> _What is expected_
Exactly the lines below from the one with "export DESIGN_NAME = mcv_sinc" up to and including the one with "set_output_delay 3.6000 -clock" make up the answer, with nothing else added.

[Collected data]
--- START ---

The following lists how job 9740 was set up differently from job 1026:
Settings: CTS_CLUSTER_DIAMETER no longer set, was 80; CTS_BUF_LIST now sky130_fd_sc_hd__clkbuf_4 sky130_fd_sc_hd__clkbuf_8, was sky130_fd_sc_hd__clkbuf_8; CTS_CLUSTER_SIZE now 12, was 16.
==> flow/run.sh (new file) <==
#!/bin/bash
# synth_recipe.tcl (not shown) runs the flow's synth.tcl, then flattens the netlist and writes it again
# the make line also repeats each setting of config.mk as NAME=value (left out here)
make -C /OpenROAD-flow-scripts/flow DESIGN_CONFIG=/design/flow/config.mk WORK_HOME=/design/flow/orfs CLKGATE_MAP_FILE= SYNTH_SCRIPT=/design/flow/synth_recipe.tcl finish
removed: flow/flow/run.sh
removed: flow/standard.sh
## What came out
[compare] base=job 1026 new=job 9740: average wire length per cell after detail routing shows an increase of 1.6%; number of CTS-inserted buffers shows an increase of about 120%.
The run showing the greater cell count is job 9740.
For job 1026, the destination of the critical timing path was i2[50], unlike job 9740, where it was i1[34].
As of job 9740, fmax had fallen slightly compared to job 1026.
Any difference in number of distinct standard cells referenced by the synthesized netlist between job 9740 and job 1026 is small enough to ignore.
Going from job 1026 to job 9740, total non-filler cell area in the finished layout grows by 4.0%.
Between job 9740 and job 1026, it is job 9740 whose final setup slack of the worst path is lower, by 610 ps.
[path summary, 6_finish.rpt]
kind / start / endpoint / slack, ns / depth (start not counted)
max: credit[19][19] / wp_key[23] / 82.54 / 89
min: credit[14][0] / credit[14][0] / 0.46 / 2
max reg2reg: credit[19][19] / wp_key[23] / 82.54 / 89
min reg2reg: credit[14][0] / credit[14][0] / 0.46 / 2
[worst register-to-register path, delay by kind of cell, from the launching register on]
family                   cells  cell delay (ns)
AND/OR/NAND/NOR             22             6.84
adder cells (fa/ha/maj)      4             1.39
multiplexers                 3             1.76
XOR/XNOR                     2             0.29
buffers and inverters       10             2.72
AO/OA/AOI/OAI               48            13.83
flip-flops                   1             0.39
This design comes from an exercise in tuning for small area, a short achievable clock period and few clock cycles per item on the open sky130 flow, not from production work. In this exercise RTL edits were held to simulation tests only and were not proved equivalent to the original.

## aes_cmac256
module aes_cmac256 (
  input  wire         clk,
  input  wire         rst,         
  output wire         in_ready,    
  input  wire         key_valid,
  input  wire [255:0] key,
  input  wire         blk_valid,
  input  wire [127:0] blk_data,
  input  wire         blk_last,
  input  wire [4:0]   blk_len,     
  output reg          tag_valid,
  output wire [127:0] tag
);
  reg [255:0] key_r;      
  reg [127:0] k1;         
  reg [127:0] st;         
  reg [255:0] kw;         
  reg [3:0]   rnd;        
  reg         busy;       
  reg         kstart;     
  reg         is_sub;     
  reg         is_last;    
  wire fin = busy && (rnd == 4'd14);
  wire can_blk = !kstart && (!busy || (fin && !is_last && !is_sub));
  wire can_key = !kstart && (!busy || is_last);
  assign in_ready = key_valid ? can_key : can_blk;
  wire hs_key = key_valid && in_ready;
  wire hs_blk = blk_valid && in_ready;
  assign tag = st;
  function automatic [127:0] dbl(input [127:0] x);
    dbl = {x[126:0], 1'b0} ^ (x[127] ? 128'h87 : 128'h0);
  endfunction
  function automatic [7:0] xtime(input [7:0] b);
    xtime = {b[6:0], 1'b0} ^ (b[7] ? 8'h1b : 8'h00);
  endfunction
  ...
export LEC_CHECK = 0
export CAP_MARGIN = 20
export CORE_MARGIN = 2
export CORE_UTILIZATION = 55
export PLACE_DENSITY = 0.65
export SETUP_SLACK_MARGIN = 3
export SLEW_MARGIN = 20
create_clock -name core_clock -period 9.0 [get_ports {clk}]
standard.sh (not shown) runs the stock make flow with config.mk's settings and CLKGATE_MAP_FILE= SYNTH_SCRIPT=/design/flow/synth_recipe.tcl, a recipe that flattens the netlist after the stock synthesis.
==> flow/flow/run.sh <==
#!/bin/bash
set -euo pipefail
W=$PWD
F=$W/flow
mkdir -p $W/mysynth

# ORFS's synth.tcl with only the ABC script swapped.
python3 - "$FLOW_HOME/scripts/synth.tcl" "$W/mysynth/synth.tcl" "$F/abc_map.script" <<'PY'
import sys
src, dst, script = sys.argv[1:]
s = open(src).read()
old = "  log_cmd abc {*}$abc_args\n"
assert s.count(old) == 1, "synth.tcl changed"
s = s.replace(old, "  set abc_args [lreplace $abc_args 1 1 %s]\n%s" % (script, old))
open(dst, "w").write(s)
PY
grep -q 'source $::env(SCRIPTS_DIR)/synth.tcl' synth_recipe.tcl
sed "s#source \$::env(SCRIPTS_DIR)/synth.tcl#source $W/mysynth/synth.tcl#" synth_recipe.tcl > $W/mysynth/synth_recipe.tcl

# standard.sh's make command, with that script, for the synth target only.
line=$(grep '^make ' standard.sh)
line=${line/SYNTH_SCRIPT=$W\/synth_recipe.tcl/SYNTH_SCRIPT=$W/mysynth/synth_recipe.tcl}
line=${line/\"\$\{@:-finish\}\"/synth}
grep -q "SYNTH_SCRIPT=$W/mysynth/synth_recipe.tcl" <<< "$line"
echo "$line" > $W/mysynth/make_synth.sh
bash $W/mysynth/make_synth.sh > $W/synth.log 2>&1

export BUFFER_PORTS_ARGS="-buffer_cell sky130_fd_sc_hd__buf_1"
bash standard.sh > $W/layout.log 2>&1
test -f out/final.def
==> flow/flow/abc_map.script <==
strash
&get -n
&fraig -x
&put
scorr
dc2
strash
&get -n
&dch -f
&nf
&put
Testbench counts at the start, summed over its fixed seeds: cycles 10,116, blocks 637.
Change:
==> flow/flow/abc_map.script (replaced) <==
strash
&get -n
&fraig -x
&put
scorr
dc2
strash
&get -n
&dch -f
&nf
&put
buffer -c
topo
stime -c
upsize -c
dnsize -c
What happened: Wire length rose by a few percent; global-route usage rose by 0.78 points.
Change:
SETUP_SLACK_MARGIN = unset   (was 3)
=>
- cell area shrinks by about 9%
- non-clock buffer count falls by 314
- critical path depth increases by 1
- area after synthesis stays the same
- final cell count falls by about 3.5%
- wire length went down by 4.1%
- setup slack degrades by 1.5 ns

* * *

## before
aes_cmac256, a different RTL version from the one above (not shown whole).
Size in the first run: ~520 I/O pins, roughly 68000 um^2 of cells after synthesis.
==> flow/config.mk <==
export PLATFORM = sky130hd
export DESIGN_NAME = aes_cmac256
export DESIGN_NICKNAME = aes_cmac256
export VERILOG_FILES = /design/flow/design.v
export SDC_FILE = /design/flow/constraint.sdc
export NUM_CORES = 4
export LEC_CHECK = 0
export CAP_MARGIN = 20
export CORE_MARGIN = 2
export CORE_UTILIZATION = 55
export CTS_BUF_LIST = sky130_fd_sc_hd__clkbuf_8
export PLACE_DENSITY = 0.65
export SETUP_SLACK_MARGIN = 3
export SLEW_MARGIN = 20
==> flow/constraint.sdc <==
create_clock -name core_clock -period 9.0 [get_ports {clk}]
set_input_delay 1.8000 -clock core_clock [delete_from_list [all_inputs] [get_ports {clk}]]
set_output_delay 1.8000 -clock core_clock [all_outputs]
set_load 0.01 [all_outputs]
==> flow/flow/run.sh <==
#!/bin/bash
set -euo pipefail
W=$PWD
F=$W/flow
mkdir -p $W/mysynth

# ORFS's synth.tcl with only the ABC script swapped.
python3 - "$FLOW_HOME/scripts/synth.tcl" "$W/mysynth/synth.tcl" "$F/abc_map.script" <<'PY'
import sys
src, dst, script = sys.argv[1:]
s = open(src).read()
old = "  log_cmd abc {*}$abc_args\n"
assert s.count(old) == 1, "synth.tcl changed"
s = s.replace(old, "  set abc_args [lreplace $abc_args 1 1 %s]\n%s" % (script, old))
# With SYNTH_HIERARCHICAL 1 every module is kept through ABC, so the S-boxes
# and aes_mixark are mapped on their own; synth_recipe.tcl flattens after.
open(dst, "w").write(s)
PY
# The standard synthesis, in a folder of its own, for its register names.
line=$(grep '^make ' standard.sh)
ref=${line/WORK_HOME=$W\/orfs/WORK_HOME=$W/refsynth}
ref=${ref/\"\$\{@:-finish\}\"/synth}
grep -q "WORK_HOME=$W/refsynth" <<< "$ref"
echo "$ref" > $W/mysynth/make_refsynth.sh
bash $W/mysynth/make_refsynth.sh > $W/refsynth.log 2>&1
python3 - $W/refsynth/results/*/aes_cmac256/base/1_2_yosys.v $W/mysynth/regnames.txt <<'PY'
import re, sys
# register instances: name ends in $_<cell type>_
names = re.findall(r"^\s*sky130_fd_sc_hd__\w+\s+(\\?\S+\$_[A-Z0-9_]+_)\s", open(sys.argv[1]).read(), re.M)
open(sys.argv[2], "w").write("\n".join(names) + "\n")
PY

grep -q 'source $::env(SCRIPTS_DIR)/synth.tcl' synth_recipe.tcl
sed "s#source \$::env(SCRIPTS_DIR)/synth.tcl#source $W/mysynth/synth.tcl#" synth_recipe.tcl > $W/mysynth/synth_recipe.tcl
python3 - $W/mysynth/synth_recipe.tcl $F/match_names.tcl <<'PY'
import sys
p, add = sys.argv[1:]
s = open(p).read()
old = "write_verilog -noattr"
assert s.count(old) == 1
s = s.replace(old, "source %s\n%s" % (add, old))
open(p, "w").write(s)
PY

# standard.sh's make command, with that script, for the synth target only.
line=$(grep '^make ' standard.sh)
line=${line/SYNTH_SCRIPT=$W\/synth_recipe.tcl/SYNTH_SCRIPT=$W/mysynth/synth_recipe.tcl}
line=${line/\"\$\{@:-finish\}\"/synth}
line="$line SYNTH_HIERARCHICAL=1"
grep -q "SYNTH_SCRIPT=$W/mysynth/synth_recipe.tcl" <<< "$line"
echo "$line" > $W/mysynth/make_synth.sh
bash $W/mysynth/make_synth.sh > $W/synth.log 2>&1

export BUFFER_PORTS_ARGS="-buffer_cell sky130_fd_sc_hd__buf_1"
bash standard.sh > $W/layout.log 2>&1
test -f out/final.def
Other scripts of this flow, unchanged in this note and not shown: flow/flow/abc_map.script, flow/flow/match_names.tcl
before reached the end of the flow, and the finished layout is clean on the timing, DRC and antenna checks.
Testbench counts of before, summed over its fixed seeds: cycles 10,116, blocks 637.
--- input diff before..after ---
# before
export LEC_CHECK = 0
export CAP_MARGIN = 20
export CORE_MARGIN = 2
export CORE_UTILIZATION = 55
export CTS_BUF_LIST = sky130_fd_sc_hd__clkbuf_8
export PLACE_DENSITY = 0.65
export SETUP_SLACK_MARGIN = 3
export SLEW_MARGIN = 20
create_clock -name core_clock -period 9.0 [get_ports {clk}]
# after
export LEC_CHECK = 0
export CAP_MARGIN = 20
export CORE_MARGIN = 2
export CORE_UTILIZATION = 55
export CTS_BUF_LIST = sky130_fd_sc_hd__clkbuf_8
export PLACE_DENSITY = 0.65
export SETUP_SLACK_MARGIN = 3.25
export SLEW_MARGIN = 20
create_clock -name core_clock -period 9.0 [get_ports {clk}]
Findings:
- after was carried through to the last stage, and its layout satisfied the timing, DRC and antenna checks.
- Between before and after, count of cells along the worst register-to-register path is higher for after, before comes in under that.
- after vs. before: met1 layer wirelength in the final routing went down by 940 um.
- before → after: sequential share of layout area lost 1.0 points; routed wire length on met3 +6.8%; number of global-route vias before repair rose 1.0%; share of the clock period used by the worst path -2.4 points.
- When after is measured against before, its final critical path time including I/O delays and setup turns out 0.21 ns lower.
- The final antenna diode count in after was higher than what before gave.
- Total non-filler cell area in the finished layout is higher on after
- The setup slack of after is larger than that of before.

-- afterwards: timing with drivers on the ports --
How much do the figures lean on ideal ports? The routed layouts below were timed once more, with nothing changed but the port constraints.
Step 1 sets driving cells, clkbuf_16 on the clock port and buf_2 on the other inputs (assumed; they add their load-dependent delay and slew).
Step 2 also shifts input and output timing later by t, the mid clock arrival at the registers, as if the neighbouring blocks saw the same clock.
a / b / c = ideal ports / drivers / drivers and shift; a / b = the first two.
| run | t (ns) | setup WS [ns] | worst register clock-pin slew, ns | worst slew at a driven data input, ns | cell pins on the clock port's net |
|---|---|---|---|---|---|
| the first run of note 1 | 0.798 | 2.926 / 2.926 / 2.887 | 0.07 / 0.07 | 0.10 | 1 |
| the second run of note 1 | 0.780 | 2.998 / 2.998 / 2.831 | 0.07 / 0.07 | 0.11 | 1 |
| the third run of note 1 | 0.788 | 1.463 / 1.463 / 1.463 | 0.07 / 0.07 | 0.19 | 1 |
| before | 0.997 | 3.095 / 3.095 / 3.095 | 0.08 / 0.08 | 0.09 | 1 |
| after | 0.980 | 3.307 / 3.307 / 3.307 | 0.07 / 0.07 | 0.09 | 1 |
After both steps every run listed still meets setup and hold. The setup slack of the second run of note 1, which loses most, moves by 0.000 ns with the drivers and by -0.167 ns with both steps.
What follows belongs to an exercise in optimizing a design on an open flow for small area, a short achievable clock period and few clock cycles; a production flow would make more cautious choices.
In this exercise RTL edits were held to simulation tests only and were not proved equivalent to the original.
No activity file was given, so power comes from the tool's default toggle rates.

==> flow/design.v, too long to show whole: its modules and the start of the top module <==
// module mcv_sinc: 1288 lines
module mcv_sinc (
    input  wire        clk,
    input  wire        rst,
    input  wire        s_valid,
    output reg         s_ready,
    input  wire [1:0]  s_op,       
    input  wire [11:0] s_data,     
    output reg         o_valid,
    output reg  [15:0] o_filt,
    output reg         o_settled
);
  // ...
==> flow/run.sh <==
#!/bin/bash
# synth_recipe.tcl (not shown) runs the flow's synth.tcl, then flattens the netlist and writes it again
# the make line also repeats each setting of config.mk as NAME=value (left out here)
make -C /OpenROAD-flow-scripts/flow DESIGN_CONFIG=/design/flow/config.mk WORK_HOME=/design/flow/orfs CLKGATE_MAP_FILE= SYNTH_SCRIPT=/design/flow/synth_recipe.tcl finish
==> flow/config.mk <==
export PLATFORM = sky130hd
export DESIGN_NAME = mcv_sinc
export DESIGN_NICKNAME = mcv_sinc
export VERILOG_FILES = /design/flow/design.v
export SDC_FILE = /design/flow/constraint.sdc
export NUM_CORES = 4
export LEC_CHECK = 0
export CAP_MARGIN = 20
export CORE_MARGIN = 2
export CORE_UTILIZATION = 60
export CTS_BUF_LIST = sky130_fd_sc_hd__clkbuf_16
export CTS_CLUSTER_DIAMETER = 80
export CTS_CLUSTER_SIZE = 25
export SLEW_MARGIN = 20
==> flow/constraint.sdc <==
create_clock -name core_clock -period 15.0 [get_ports {clk}]
set_input_delay 3.0000 -clock core_clock [delete_from_list [all_inputs] [get_ports {clk}]]
set_output_delay 3.0000 -clock core_clock [all_outputs]
set_load 0.01 [all_outputs]
Background: an optimization exercise with open tools, aiming at small area. Do not read the settings as production practice. Only simulation tests tie the RTL to the original design; equivalence was not proved. Power and IR drop assume default switching activity.

## avg_bank
module avg_bank (
    input  wire        clk,
    input  wire        rst,
    input  wire        scan,
    input  wire        s_valid,
    input  wire [7:0]  s_pd,
    input  wire [15:0] s_value,
    input  wire [1:0]  s_tag,
    input  wire        cfg_valid,
    input  wire [3:0]  cfg_ch,
    input  wire [7:0]  cfg_pd,
    input  wire [3:0]  cfg_len,
    input  wire [3:0]  rd_ch,
    output reg  [15:0] rd_mean,
    output reg  [31:0] rd_sum,
    output reg  [1:0]  rd_tag,
    output wire [31:0] rd_seq,
    output reg  [31:0] sat_count,
    output reg  [31:0] guard_count,
    output reg  [31:0] inv_count
);
For scale: roughly 230 I/O pins, ~96000 um2 of cells after synthesis.
==> flow/config.mk <==
export PLATFORM = sky130hd
export DESIGN_NAME = avg_bank
export DESIGN_NICKNAME = avg_bank
export VERILOG_FILES = /design/flow/design.v
export SDC_FILE = /design/flow/constraint.sdc
export NUM_CORES = 4
export LEC_CHECK = 0
export CAP_MARGIN = 20
export CORE_MARGIN = 2
export CORE_UTILIZATION = 65
export SLEW_MARGIN = 20
==> flow/constraint.sdc <==
create_clock -name core_clock -period 18.0 [get_ports {clk}]
set_input_delay 3.6000 -clock core_clock [delete_from_list [all_inputs] [get_ports {clk}]]
set_output_delay 3.6000 -clock core_clock [all_outputs]
set_load 0.01 [all_outputs]
standard.sh (not shown) runs the stock make flow with config.mk's settings and CLKGATE_MAP_FILE= SYNTH_SCRIPT=/design/flow/synth_recipe.tcl, a recipe that flattens the netlist after the stock synthesis.
==> flow/flow/run.sh <==
#!/bin/bash
# Layout flow: the standard flow (standard.sh, which runs the standard
# synthesis and ORFS from floorplan to finish), with two changes to how the
# layout is made:
#  - the port buffers are the smallest buffer (buf_1), not the flow's pick;
#  - clock tree synthesis clusters up to 25 sinks within 100 um under each
#    clkbuf_16 leaf buffer and inserts no dummy loads;
# make's output goes to flow_make.log; each ORFS step's own log is under
# orfs/logs/.
set -euo pipefail
export BUFFER_PORTS_ARGS="-buffer_cell sky130_fd_sc_hd__buf_1"
export CTS_ARGS="-sink_clustering_enable -repair_clock_nets -dont_use_dummy_load -sink_clustering_size 25 -sink_clustering_max_diameter 100 -buf_list sky130_fd_sc_hd__clkbuf_16"
bash standard.sh finish > flow_make.log 2>&1
Rerun with:
--- a/flow/design.v
+++ b/flow/design.v
@@ -11,49 +11,49 @@
     input  wire [7:0]  cfg_pd,
     input  wire [3:0]  cfg_len,
     input  wire [3:0]  rd_ch,
     output reg  [15:0] rd_mean,
     output reg  [31:0] rd_sum,
     output reg  [1:0]  rd_tag,
     output wire [31:0] rd_seq,
     output reg  [31:0] sat_count,
     output reg  [31:0] guard_count,
     output reg  [31:0] inv_count
 );
     localparam NCH = 16;
-    localparam [3:0] RES_NONE  = 4'd14;    
-    localparam [3:0] RES_GUARD = 4'd15;    
     function [1:0] fa;
         input a, b, c;
         begin
             fa = {(a & b) | (a & c) | (b & c), a ^ b ^ c};
         end
     endfunction
     reg [7:0]  ch_pd      [0:NCH-1];
     reg [3:0]  ch_len     [0:NCH-1];
     reg        pend       [0:NCH-1];
     reg [7:0]  pend_pd    [0:NCH-1];
     reg [3:0]  pend_len   [0:NCH-1];
     reg [24:0] acc        [0:NCH-1];
     reg        acc_guard  [0:NCH-1];
     reg        acc_inv    [0:NCH-1];
     reg [11:0] scans      [0:NCH-1];    
+    reg        res_valid  [0:NCH-1];    
     reg [24:0] res_acc    [0:NCH-1];
-    reg [3:0]  res_len    [0:NCH-1];    
+    reg [3:0]  res_len    [0:NCH-1];
+    reg        res_guard  [0:NCH-1];
     reg        res_inv    [0:NCH-1];
     reg [31:0] res_seq    [0:NCH-1];
+    wire        r_valid = res_valid[rd_ch];
     wire [24:0] r_acc   = res_acc[rd_ch];
     wire [3:0]  r_len   = res_len[rd_ch];
-    wire        r_valid = r_len != RES_NONE;
-    wire        r_guard = r_len == RES_GUARD;
+    wire        r_guard = res_guard[rd_ch];
     wire        r_inv   = res_inv[rd_ch];
     assign rd_seq = res_seq[rd_ch];
     reg [24:0] r_t1, r_t2, r_t4;
     reg [15:0] r_v;
     reg [9:0]  r_so;
     reg        r_clamp;
     integer j;
     always @(*) begin
         r_t1 = r_len[0] ? {r_acc[24], r_acc[24:1]} : r_acc;
         r_t2 = r_len[1] ? {{2{r_t1[24]}}, r_t1[24:2]} : r_t1;
         r_t4 = r_len[2] ? {{4{r_t2[24]}}, r_t2[24:4]} : r_t2;
         r_v  = r_len[3] ? r_t4[23:8] : r_t4[15:0];
@@ -188,26 +188,27 @@
             if (rst || renew[i]) begin
                 acc[i]       <= 25'd0;
                 acc_guard[i] <= 1'b0;
                 acc_inv[i]   <= 1'b0;
                 scans[i]     <= 12'd0;
             end else begin
                 acc[i]       <= sum_next[i];
                 acc_guard[i] <= acc_guard[i] | ovf[i];
                 acc_inv[i]   <= acc_inv[i] | (hit[i] & s_tag[1]);
                 scans[i]     <= scans[i] ^ sc[i][11:0];
             end
             if (rst) begin
-                res_len[i]   <= RES_NONE;
+                res_valid[i] <= 1'b0;
                 res_seq[i]   <= 32'd0;
             end else begin
-                if (store[i])
-                    res_len[i] <= acc_guard[i] ? RES_GUARD : ch_len[i];
+                res_valid[i] <= res_valid[i] | store[i];
                 res_seq[i]   <= res_seq[i] ^ qc[i][31:0];
             end
             if (store[i]) begin
                 res_acc[i]   <= acc[i];
+                res_len[i]   <= ch_len[i];
+                res_guard[i] <= acc_guard[i];
                 res_inv[i]   <= acc_inv[i];
             end
         end
     end
 endmodule
Outcome: Critical path depth went down by 1; fmax went up by 0.37%; sequential power went up by about 2%; global-route usage went up by 0.54 points; power went up by about 1.1%; setup slack improves by 0.061 ns; first-iteration DRC count went up by about 15%.

[static timing again, ports no longer ideal]
No port has a modelled driver above. Below, the same layouts with a new extraction and two added sets of constraints. Step 1 assumes that a clkbuf_16 drives the clock port and a buf_2 every other input. Step 2 moves the port delays by t, midway between the first and last clock arrival at a register: inputs arrive t later, outputs are due t later. That takes back most of the time a late clock gives input paths. a / b / c = no drivers / after step 1 / after step 2; a / b = the first two.
run	shift t [ns]	slack for setup (ns)	latest minus earliest clock arrival (ns)
the first run	0.810	1.592 / 1.656 / 0.845	0.064 / 0.065
the second run	0.826	1.653 / 1.723 / 0.898	0.069 / 0.069
After both steps setup and hold are still met in every run listed. The setup slack of the second run, which loses most, moves by +0.070 ns with the drivers and by -0.755 ns with both steps.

--- END ---

> _Final answer_
export DESIGN_NAME = mcv_sinc
export DESIGN_NICKNAME = mcv_sinc
export VERILOG_FILES = /design/flow/design.v
export SDC_FILE = /design/flow/constraint.sdc
export NUM_CORES = 4
export LEC_CHECK = 0
export CAP_MARGIN = 20
export CORE_MARGIN = 2
export CORE_UTILIZATION = 60
export CTS_BUF_LIST = sky130_fd_sc_hd__clkbuf_16
export CTS_CLUSTER_DIAMETER = 80
export CTS_CLUSTER_SIZE = 25
export SLEW_MARGIN = 20
==> flow/constraint.sdc <==
create_clock -name core_clock -period 15.0 [get_ports {clk}]
set_input_delay 3.0000 -clock core_clock [delete_from_list [all_inputs] [get_ports {clk}]]
set_output_delay 3.0000 -clock core_clock [all_outputs]
set_load 0.01 [all_outputs]
Background: an optimization exercise with open tools, aiming at small area. Do not read the settings as production practice. Only simulation tests tie the RTL to the original design; equivalence was not proved. Power and IR drop assume default switching activity.

## avg_bank
module avg_bank (
    input  wire        clk,
    input  wire        rst,
    input  wire        scan,
    input  wire        s_valid,
    input  wire [7:0]  s_pd,
    input  wire [15:0] s_value,
    input  wire [1:0]  s_tag,
    input  wire        cfg_valid,
    input  wire [3:0]  cfg_ch,
    input  wire [7:0]  cfg_pd,
    input  wire [3:0]  cfg_len,
    input  wire [3:0]  rd_ch,
    output reg  [15:0] rd_mean,
    output reg  [31:0] rd_sum,
    output reg  [1:0]  rd_tag,
    output wire [31:0] rd_seq,
    output reg  [31:0] sat_count,
    output reg  [31:0] guard_count,
    output reg  [31:0] inv_count
);
For scale: roughly 230 I/O pins, ~96000 um2 of cells after synthesis.
==> flow/config.mk <==
export PLATFORM = sky130hd
export DESIGN_NAME = avg_bank
export DESIGN_NICKNAME = avg_bank
export VERILOG_FILES = /design/flow/design.v
export SDC_FILE = /design/flow/constraint.sdc
export NUM_CORES = 4
export LEC_CHECK = 0
export CAP_MARGIN = 20
export CORE_MARGIN = 2
export CORE_UTILIZATION = 65
export SLEW_MARGIN = 20
==> flow/constraint.sdc <==
create_clock -name core_clock -period 18.0 [get_ports {clk}]
set_input_delay 3.6000 -clock core_clock [delete_from_list [all_inputs] [get_ports {clk}]]
set_output_delay 3.6000 -clock core_clock [all_outputs]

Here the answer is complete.